It is no longer a question of whether nurses experience high levels of stress and burnout. The evidence is well established, widely studied and consistently measured across health systems. What remains less settled is how organizations choose to respond.
A 2023 JAMA Health Forum study found high and widespread burnout rates among hospital physicians and nurses, along with concerns about turnover and patient safety. Perhaps more telling, however, was what clinicians themselves identified as meaningful solutions. While wellness programs and resilience training have become common organizational responses, many clinicians expressed a clear preference for changes tied to staffing adequacy, workload control and work environment.¹ In other words, the challenge is not a lack of awareness but rather a question of alignment between what is offered and what is needed.
While wellness programs and resilience training have become common organizational responses, many clinicians expressed a clear preference for changes tied to staffing adequacy, workload control and work environment.
Requests for leadership to address these concerns have been voiced for years, yet meaningful system-level change can often take an excruciatingly long time. What is clearer, however, is which interventions clinicians themselves find most effective in the meantime. Evidence consistently points to approaches that are individualized and relational, focusing on stress reduction and small‐group programs to promote community, connectedness and shared meaning.²
These interventions are most effective when supported by a strong and aligned ethos at the individual, team and organizational levels. Ethos gives meaning to the work itself, while shared values guide decisions under pressure and beliefs shape whether well-being is seen as essential or expendable. At the individual level, character strengths—such as gratitude, perseverance, humility, kindness and compassion—help clinicians stay grounded amid constant demand. Together, these elements create the conditions for human flourishing, supporting resilience while reducing burnout, stress and mental exhaustion.

Accordant's ethos: Awakening Virtues in Health Care approach focuses on developing, teaching and implementing evidence-based practices to enhance well-being initiatives. These initiatives aim to empower individuals, strengthen medical teams and positively impact health care organizations and the communities they serve.
Accordant Principal Consultant Linda Roszak Burton and an international research team conducted a study in 2023—Leading, Connecting, Coping: Nurses’ Responses to Sustaining Well-being in Crisis Conditions—and identified three key insights for health care organizations seeking to strengthen nurse well-being in meaningful and sustainable ways:
Flexibility and Leadership
Frontline innovation in health care delivery is strongest under collaborative and adaptive leadership, while authoritarian approaches can hinder progress. Consultative leadership can support effective decision-making and responsiveness during crises.

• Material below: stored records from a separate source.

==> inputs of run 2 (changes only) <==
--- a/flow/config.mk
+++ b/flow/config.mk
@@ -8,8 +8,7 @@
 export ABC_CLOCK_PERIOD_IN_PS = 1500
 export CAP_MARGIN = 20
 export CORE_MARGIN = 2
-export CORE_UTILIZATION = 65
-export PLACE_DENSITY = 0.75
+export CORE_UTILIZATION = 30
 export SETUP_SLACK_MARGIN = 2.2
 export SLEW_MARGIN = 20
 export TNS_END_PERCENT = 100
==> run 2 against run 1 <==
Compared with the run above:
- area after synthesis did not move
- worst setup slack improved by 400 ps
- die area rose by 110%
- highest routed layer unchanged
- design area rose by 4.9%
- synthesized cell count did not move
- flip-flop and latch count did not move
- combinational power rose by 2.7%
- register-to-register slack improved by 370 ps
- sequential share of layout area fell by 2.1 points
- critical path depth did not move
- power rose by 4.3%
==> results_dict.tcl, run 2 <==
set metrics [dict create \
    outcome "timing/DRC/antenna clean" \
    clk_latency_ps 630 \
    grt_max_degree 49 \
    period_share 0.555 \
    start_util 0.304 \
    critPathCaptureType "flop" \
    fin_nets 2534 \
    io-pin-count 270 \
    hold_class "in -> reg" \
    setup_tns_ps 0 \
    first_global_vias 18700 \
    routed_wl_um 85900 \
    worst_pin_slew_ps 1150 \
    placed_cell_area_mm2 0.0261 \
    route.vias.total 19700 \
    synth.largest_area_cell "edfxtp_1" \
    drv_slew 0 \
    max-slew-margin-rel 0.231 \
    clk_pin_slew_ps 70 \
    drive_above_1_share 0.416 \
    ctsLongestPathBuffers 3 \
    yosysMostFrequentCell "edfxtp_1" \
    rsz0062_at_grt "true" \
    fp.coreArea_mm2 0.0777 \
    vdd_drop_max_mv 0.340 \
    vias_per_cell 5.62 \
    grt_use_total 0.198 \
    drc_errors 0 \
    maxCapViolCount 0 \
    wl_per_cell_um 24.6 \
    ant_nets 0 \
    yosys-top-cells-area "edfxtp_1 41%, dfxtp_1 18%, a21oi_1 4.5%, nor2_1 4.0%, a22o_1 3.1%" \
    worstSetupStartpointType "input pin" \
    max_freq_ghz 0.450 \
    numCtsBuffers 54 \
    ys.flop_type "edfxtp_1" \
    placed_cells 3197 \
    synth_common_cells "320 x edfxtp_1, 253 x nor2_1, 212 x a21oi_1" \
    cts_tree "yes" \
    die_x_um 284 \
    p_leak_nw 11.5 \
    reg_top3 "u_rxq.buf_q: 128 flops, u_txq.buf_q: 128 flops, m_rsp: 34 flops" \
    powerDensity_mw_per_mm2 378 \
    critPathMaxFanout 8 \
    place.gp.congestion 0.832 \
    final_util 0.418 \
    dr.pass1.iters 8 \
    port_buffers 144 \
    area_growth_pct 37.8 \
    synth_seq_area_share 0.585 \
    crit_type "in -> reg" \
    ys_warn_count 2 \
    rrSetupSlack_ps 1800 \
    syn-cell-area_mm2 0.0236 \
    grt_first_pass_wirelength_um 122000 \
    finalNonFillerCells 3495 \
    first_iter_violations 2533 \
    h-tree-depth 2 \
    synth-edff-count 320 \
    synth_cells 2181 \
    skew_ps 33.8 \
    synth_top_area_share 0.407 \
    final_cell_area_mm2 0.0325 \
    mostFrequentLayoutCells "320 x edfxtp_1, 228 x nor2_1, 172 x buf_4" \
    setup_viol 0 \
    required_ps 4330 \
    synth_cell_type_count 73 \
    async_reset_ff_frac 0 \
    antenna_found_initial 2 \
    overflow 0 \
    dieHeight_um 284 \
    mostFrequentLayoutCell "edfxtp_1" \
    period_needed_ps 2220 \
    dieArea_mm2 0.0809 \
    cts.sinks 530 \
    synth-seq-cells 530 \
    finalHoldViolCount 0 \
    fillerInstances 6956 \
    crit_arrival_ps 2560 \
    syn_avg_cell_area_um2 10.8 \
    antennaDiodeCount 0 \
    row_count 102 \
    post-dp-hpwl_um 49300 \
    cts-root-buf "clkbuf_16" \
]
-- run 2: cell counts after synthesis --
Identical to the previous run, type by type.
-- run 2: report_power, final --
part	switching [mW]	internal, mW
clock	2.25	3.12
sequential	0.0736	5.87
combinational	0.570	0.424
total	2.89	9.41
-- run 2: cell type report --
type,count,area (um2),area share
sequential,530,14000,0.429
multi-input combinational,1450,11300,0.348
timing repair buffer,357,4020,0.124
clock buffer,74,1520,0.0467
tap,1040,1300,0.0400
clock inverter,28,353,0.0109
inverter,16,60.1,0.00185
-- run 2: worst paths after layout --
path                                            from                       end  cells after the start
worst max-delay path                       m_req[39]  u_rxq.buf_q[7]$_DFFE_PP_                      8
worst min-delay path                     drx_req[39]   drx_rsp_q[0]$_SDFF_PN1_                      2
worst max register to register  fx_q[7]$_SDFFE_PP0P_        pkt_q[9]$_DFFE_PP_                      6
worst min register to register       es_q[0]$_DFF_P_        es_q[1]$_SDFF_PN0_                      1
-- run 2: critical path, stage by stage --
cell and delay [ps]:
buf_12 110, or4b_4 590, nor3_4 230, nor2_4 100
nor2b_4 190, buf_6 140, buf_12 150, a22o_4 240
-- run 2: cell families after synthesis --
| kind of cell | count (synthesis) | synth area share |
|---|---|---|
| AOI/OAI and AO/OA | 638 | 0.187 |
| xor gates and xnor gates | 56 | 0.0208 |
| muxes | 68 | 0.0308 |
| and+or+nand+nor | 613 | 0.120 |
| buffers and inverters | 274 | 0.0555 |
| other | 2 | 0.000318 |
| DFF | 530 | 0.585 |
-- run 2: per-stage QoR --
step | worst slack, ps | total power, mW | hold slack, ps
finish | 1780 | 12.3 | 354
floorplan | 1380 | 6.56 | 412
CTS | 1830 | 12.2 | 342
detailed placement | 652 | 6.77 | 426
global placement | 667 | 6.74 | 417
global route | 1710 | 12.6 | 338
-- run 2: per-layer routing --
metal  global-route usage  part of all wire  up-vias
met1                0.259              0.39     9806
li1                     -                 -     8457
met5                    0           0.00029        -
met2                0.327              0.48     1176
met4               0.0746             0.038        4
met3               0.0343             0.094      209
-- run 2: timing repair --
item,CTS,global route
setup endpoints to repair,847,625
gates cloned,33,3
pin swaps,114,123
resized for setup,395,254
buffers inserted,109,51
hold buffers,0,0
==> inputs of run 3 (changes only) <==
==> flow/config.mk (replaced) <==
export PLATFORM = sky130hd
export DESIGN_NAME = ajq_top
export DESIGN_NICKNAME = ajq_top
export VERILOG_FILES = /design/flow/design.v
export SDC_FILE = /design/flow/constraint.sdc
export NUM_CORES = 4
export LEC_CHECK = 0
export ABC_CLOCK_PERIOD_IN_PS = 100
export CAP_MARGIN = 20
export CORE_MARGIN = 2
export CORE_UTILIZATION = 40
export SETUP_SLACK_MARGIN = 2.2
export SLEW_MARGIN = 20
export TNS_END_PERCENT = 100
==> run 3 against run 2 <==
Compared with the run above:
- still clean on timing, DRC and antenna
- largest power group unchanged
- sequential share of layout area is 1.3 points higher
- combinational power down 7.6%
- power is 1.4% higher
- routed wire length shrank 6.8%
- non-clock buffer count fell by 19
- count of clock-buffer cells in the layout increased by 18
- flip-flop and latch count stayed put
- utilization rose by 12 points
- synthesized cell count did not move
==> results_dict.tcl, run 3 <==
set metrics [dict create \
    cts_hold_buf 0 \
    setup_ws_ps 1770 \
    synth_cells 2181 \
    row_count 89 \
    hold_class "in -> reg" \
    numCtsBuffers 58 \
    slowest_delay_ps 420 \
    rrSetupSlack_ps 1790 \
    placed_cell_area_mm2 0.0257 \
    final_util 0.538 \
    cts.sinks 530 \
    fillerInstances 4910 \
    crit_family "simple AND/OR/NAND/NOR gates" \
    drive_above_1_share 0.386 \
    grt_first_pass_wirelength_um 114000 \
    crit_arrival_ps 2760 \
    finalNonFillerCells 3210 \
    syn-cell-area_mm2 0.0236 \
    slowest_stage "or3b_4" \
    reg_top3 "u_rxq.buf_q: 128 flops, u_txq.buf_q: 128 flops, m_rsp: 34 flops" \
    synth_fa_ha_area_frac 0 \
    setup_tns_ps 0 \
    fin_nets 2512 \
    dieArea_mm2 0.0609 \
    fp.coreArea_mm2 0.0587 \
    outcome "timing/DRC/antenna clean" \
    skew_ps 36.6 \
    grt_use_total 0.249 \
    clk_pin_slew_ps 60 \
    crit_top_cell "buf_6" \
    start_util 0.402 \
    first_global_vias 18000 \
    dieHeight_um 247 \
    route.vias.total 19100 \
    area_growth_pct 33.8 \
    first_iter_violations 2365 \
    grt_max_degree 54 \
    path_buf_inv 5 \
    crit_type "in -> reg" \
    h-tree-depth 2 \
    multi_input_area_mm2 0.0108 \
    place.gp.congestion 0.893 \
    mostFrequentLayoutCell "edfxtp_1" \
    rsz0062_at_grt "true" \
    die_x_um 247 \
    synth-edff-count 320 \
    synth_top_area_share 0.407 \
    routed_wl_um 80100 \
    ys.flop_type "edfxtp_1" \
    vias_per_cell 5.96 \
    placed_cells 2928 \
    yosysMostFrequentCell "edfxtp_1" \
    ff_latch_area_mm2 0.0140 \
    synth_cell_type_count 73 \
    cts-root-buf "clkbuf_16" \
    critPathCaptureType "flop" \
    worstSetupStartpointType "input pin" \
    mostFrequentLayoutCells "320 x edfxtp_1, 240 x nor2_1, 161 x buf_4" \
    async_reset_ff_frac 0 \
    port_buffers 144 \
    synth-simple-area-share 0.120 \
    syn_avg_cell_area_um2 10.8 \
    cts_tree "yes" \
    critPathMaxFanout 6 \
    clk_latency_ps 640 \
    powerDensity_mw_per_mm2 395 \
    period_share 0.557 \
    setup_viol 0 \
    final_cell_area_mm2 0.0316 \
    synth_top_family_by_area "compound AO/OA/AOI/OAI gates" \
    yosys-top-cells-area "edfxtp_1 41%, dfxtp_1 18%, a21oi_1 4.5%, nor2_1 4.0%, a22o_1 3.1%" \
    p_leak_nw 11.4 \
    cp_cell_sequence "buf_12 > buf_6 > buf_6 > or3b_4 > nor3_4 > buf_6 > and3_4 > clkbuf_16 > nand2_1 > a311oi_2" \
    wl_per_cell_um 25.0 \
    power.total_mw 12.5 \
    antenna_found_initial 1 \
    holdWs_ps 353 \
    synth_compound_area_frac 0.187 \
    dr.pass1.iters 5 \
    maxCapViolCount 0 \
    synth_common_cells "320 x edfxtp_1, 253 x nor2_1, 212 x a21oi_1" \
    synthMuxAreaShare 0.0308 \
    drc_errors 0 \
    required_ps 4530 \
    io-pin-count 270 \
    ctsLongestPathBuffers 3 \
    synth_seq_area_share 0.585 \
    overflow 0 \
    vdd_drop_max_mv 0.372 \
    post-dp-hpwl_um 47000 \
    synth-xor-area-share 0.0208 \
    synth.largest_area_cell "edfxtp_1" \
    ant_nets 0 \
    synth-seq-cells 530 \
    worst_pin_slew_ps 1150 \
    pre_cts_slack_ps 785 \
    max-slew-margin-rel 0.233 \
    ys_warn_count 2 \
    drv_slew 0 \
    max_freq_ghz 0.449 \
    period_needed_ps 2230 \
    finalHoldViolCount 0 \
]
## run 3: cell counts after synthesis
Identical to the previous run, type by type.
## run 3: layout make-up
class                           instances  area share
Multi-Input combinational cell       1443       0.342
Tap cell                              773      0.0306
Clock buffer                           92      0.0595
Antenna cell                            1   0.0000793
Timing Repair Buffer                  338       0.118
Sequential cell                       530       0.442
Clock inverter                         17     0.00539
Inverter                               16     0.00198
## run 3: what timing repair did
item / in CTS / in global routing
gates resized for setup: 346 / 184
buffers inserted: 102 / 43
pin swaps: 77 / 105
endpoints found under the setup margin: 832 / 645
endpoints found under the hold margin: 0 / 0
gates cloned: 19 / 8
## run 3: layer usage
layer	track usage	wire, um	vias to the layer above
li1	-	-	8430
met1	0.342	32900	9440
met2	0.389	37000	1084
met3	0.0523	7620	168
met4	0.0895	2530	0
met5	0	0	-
This is an optimization exercise on Yosys and OpenROAD, whose aim is small area, a short achievable clock period and few clock cycles, not a production implementation.

== sierra ==
// gcx_enc
module gcx_enc (
    input  wire        clk,
    input  wire        rst,         
    input  wire        in_valid,
    output wire        in_ready,
    input  wire [15:0] in_data,
    input  wire        in_key,
    input  wire        in_last,
    output wire        out_valid,
    input  wire        out_ready,
    output wire [31:0] out_data,
    output wire        out_last,
    output wire        done,
    output wire [31:0] hash,
    output wire [31:0] lcg
);
export LEC_CHECK = 0
export ABC_AREA = 1
export CAP_MARGIN = 50
export CORE_MARGIN = 2
export CORE_UTILIZATION = 40
export SLEW_MARGIN = 60
create_clock -name core_clock -period 36.0 [get_ports {clk}]
run.sh (not shown) runs the stock make flow with config.mk's settings and CLKGATE_MAP_FILE= SYNTH_SCRIPT=/design/flow/synth_recipe.tcl, a recipe that flattens the netlist after the stock synthesis.
Edits applied to the flow inputs when going from sierra to indigo:
diff --git a/flow/design.v b/flow/design.v
--- a/flow/design.v
+++ b/flow/design.v
@@ -176,25 +176,25 @@
     reg  [14:0] Y;           
     reg  [5:0]  zw;          
     reg  [2:0]  qY;          
     reg         conv;        
     reg         np;          
     reg  [13:0] sbuf;        
     reg  [2:0]  L;           
     reg         inpay;       
     reg         lastin;      
     reg         rdy;
     reg         ov;          
     reg  [5:0]  ocs;         
-    reg  [1:0]  oc;          
+    reg         oc1, oc3;    
     reg         olast;
     reg         dn;
     wire fire  = in_valid & rdy;
     wire fkey  = fire & in_key;
     wire fbyte = fire & ~in_key;
     wire adv   = ~ov | out_ready;
     wire [11:0] a1_0 = t1_0(Y[3:0]);
     wire [11:0] a1_1 = t1_1(Y[7:4]);
     wire [11:0] a1_2 = t1_2(Y[11:8]);
     wire [11:0] a1_3 = t1_3(Y[14:12]);
     wire u1_0 = a1_0[0] ^ a1_1[0] ^ a1_2[0];
     wire u1_1 = (a1_0[0] & a1_1[0]) | (a1_0[0] & a1_2[0]) | (a1_1[0] & a1_2[0]);
@@ -912,36 +912,24 @@
     wire [21:0] qe = fbyte ? qv : {sbuf, 8'd0};
     wire [3:0]  T  = {1'b0, L} + (fbyte ? 4'd4 : 4'd0);
     wire        full = L[2] | (L[1] & L[0]);
     wire [1:0]  c    = (lastin & ~full) ? L[1:0] : 2'd3;
     wire        beat = adv & inpay & (full | fbyte | (lastin & (L != 3'd0)));
     wire [3:0]  Ln   = beat ? T - {2'd0, c} : T;
     wire        lastn = (fbyte & in_last) | (lastin & ~dn);
     wire        upd   = uv & (~lastin | dn);
     wire        uvn   = fkey | (uv & ~upd);
     wire        uln   = fkey ? in_last : ul;
     wire        npn   = (upd & ul) | (np & ~dn);
     wire        dnn   = (ov & out_ready & olast) | (np & ~dn);
-    wire        w_last = lastin & ~dn;
-    wire        w_uv   = uv & ~upd;
-    wire        w_np   = (upd & ul) | (np & ~dn);
-    wire        w_beat = adv & inpay & (full | (lastin & (L != 3'd0)));
-    wire [2:0]  w_L0   = w_beat ? L - {1'b0, c} : L;           
-    wire        w_room0 = (w_L0 <= 3'd3);
-    wire        w_room1 = adv & inpay & (L <= 3'd2);           
-    wire        r_none = ~((w_uv & ul) | w_np) & (dnn | (w_last ? ~w_uv : w_room0));
-    wire        r_key  = ~w_np & (dnn | (~w_last & w_room0));
-    wire        r_byte = ~((w_uv & ul) | w_np) & (dnn | (w_last ? ~w_uv : w_room1));
-    wire        r_lbyte = ~((w_uv & ul) | w_np) & (dnn | ~w_uv);
-    wire        rdyn = ~fire ? r_none : in_key ? (~in_last & r_key) : (in_last ? r_lbyte : r_byte);
     wire [31:0] hb = h;
     wire hm_0 = ~hb[0] ^ u[0] ^ 1'b1;
     wire hm_1 = (~hb[0] & u[0]) | (~hb[0] & 1'b1) | (u[0] & 1'b1);
     wire hm_2 = hb[0] ^ ~hb[5] ^ u[5];
     wire hm_3 = (hb[0] & ~hb[5]) | (hb[0] & u[5]) | (~hb[5] & u[5]);
     wire hm_4 = hb[1] ^ ~hb[6] ^ u[6];
     wire hm_5 = (hb[1] & ~hb[6]) | (hb[1] & u[6]) | (~hb[6] & u[6]);
     wire hm_6 = hb[2] ^ ~hb[7] ^ u[7];
     wire hm_7 = (hb[2] & ~hb[7]) | (hb[2] & u[7]) | (~hb[7] & u[7]);
     wire hm_8 = hb[3] ^ ~hb[8] ^ u[8];
     wire hm_9 = (hb[3] & ~hb[8]) | (hb[3] & u[8]) | (~hb[8] & u[8]);
     wire hm_10 = hb[4] ^ ~hb[9] ^ u[9];
@@ -1109,52 +1097,53 @@
             Y[11:0] <= np ? h[17:6] : sc[17:6];
             zw <= np ? h[5:0] : sc[5:0];
         end else if (seedp) begin
             Y <= seedY;
             zw <= w0(h[5:0]);
         end else if (beat) begin
             Y  <= (c == 2'd3) ? y3 : (c == 2'd2) ? y2 : y1;
             zw <= (c == 2'd3) ? w3 : (c == 2'd2) ? w2 : w1;
             qY <= (c == 2'd3) ? n3 : (c == 2'd2) ? n2 : n1;
         end
         if (adv) begin
             ocs   <= cs;
-            oc    <= c;
+            oc1   <= (c == 2'd1);
+            oc3   <= (c == 2'd3);
             olast <= lastin & ~L[2];
         end
         if (rst) begin
             hfirst <= 1'b1;
             sbuf   <= 14'd0;
             L      <= 3'd0;
             inpay  <= 1'b0;
             lastin <= 1'b0;
             np     <= 1'b0;
             uv     <= 1'b0;
             seedp  <= 1'b0;
             rdy    <= 1'b1;
             ov     <= 1'b0;
             dn     <= 1'b0;
             conv   <= 1'b0;
         end else begin
             hfirst <= (fire & in_last) | (hfirst & ~fkey);
             uv     <= uvn;
             seedp  <= fbyte & ~inpay & ~seedp;
             sbuf   <= beat ? qe[15:2] : qe[21:8];
             L      <= Ln[2:0];
             inpay  <= seedp | (inpay & ~conv);
             lastin <= lastn;
             np     <= npn;
-            rdy    <= rdyn;
+            rdy    <= ~((uvn & uln) | npn) & (dnn | (lastn ? ~uvn : (Ln <= 4'd3)));
             ov     <= beat | (ov & ~out_ready);
             dn     <= dnn;
             conv   <= beat & lastin & ~L[2];
         end
     end
-    assign out_data  = {e3({oc == 2'd3, ocs[1:0]}), e2({oc, ocs[3:0]}),
-                        e1({ocs[5:2], oc == 2'd1}), e0(ocs[5:4])};
+    assign out_data  = {e3({oc3, ocs[1:0]}), e2({~oc1, oc1 | oc3, ocs[3:0]}),
+                        e1({ocs[5:2], oc1}), e0(ocs[5:4])};
     assign out_valid = ov;
     assign out_last  = olast;
     assign in_ready  = rdy;
     assign done      = dn;
     assign hash      = h;
     assign lcg       = {h[31:18] & {14{np}}, Y[11:0], zw};
 endmodule
[summary]
- In indigo, the met1 routed wirelength after detailed routing came out 600 um above the value in sierra.
- Going from sierra to indigo, amount of wire on met3 after detailed routing shrank by more than 10%.
- Relative to sierra, the final weighted congestion in routability-driven placement of indigo is lower by 0.020.
- Compared with sierra, indigo instantiates a larger number of cells.
No functional check of the RTL was part of any run of this note.

[afterwards: timing with drivers on the ports]
The flow's constraints put no driver on any port. The routed layouts listed below were extracted and timed again, unchanged, in two steps. Step 1 (the two cells are an assumption about what drives the block):
set clk [get_ports {clk}]
set_driving_cell -lib_cell sky130_fd_sc_hd__clkbuf_16 $clk
set_driving_cell -lib_cell sky130_fd_sc_hd__buf_2 [delete_from_list [all_inputs] $clk]
Step 2, shift: input delay + t, output delay - t, t = (earliest + latest rising clock arrival at the registers) / 2. This alone moves slack from input paths to output paths. Three values: ideal ports, drivers, drivers and shift; two values: the first two.
run	t (ns)	setup WS [ns]	slew at the worst register clock pin (ns)	worst data-port slew with drivers (ns)
sierra	0.426	26.585 / 26.534 / 26.372	0.08 / 0.08	0.04
indigo	0.410	26.755 / 26.780 / 26.370	0.08 / 0.08	0.04
After both steps every run listed still meets setup and hold. For indigo, which loses most, drivers alone change the setup slack by +0.025 ns; drivers and shift together by -0.385 ns.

Peer and Team-Based Support
Peer relationships are the most valued source of support and are critical to maintaining resilience and well-being. Strengthening team cohesion before crises can provide a solid foundation for support during periods of increased stress and uncertainty.
Proactive Self-Care
Nurses need self-care options that are flexible, accessible and embedded into organizational culture, not reactive offerings introduced only after stress has escalated. Sustained well-being depends on proactive, well-resourced support that acknowledges individual needs and circumstances.
Turning Research into Action
The findings are clear. Health systems must ensure nurses have the autonomy within their environment to strengthen peer-to-peer relationships and actively shape unit culture, with no tolerance for toxic behaviors such as “eating their young,” gaslighting or ignoring patterns that erode psychological safety.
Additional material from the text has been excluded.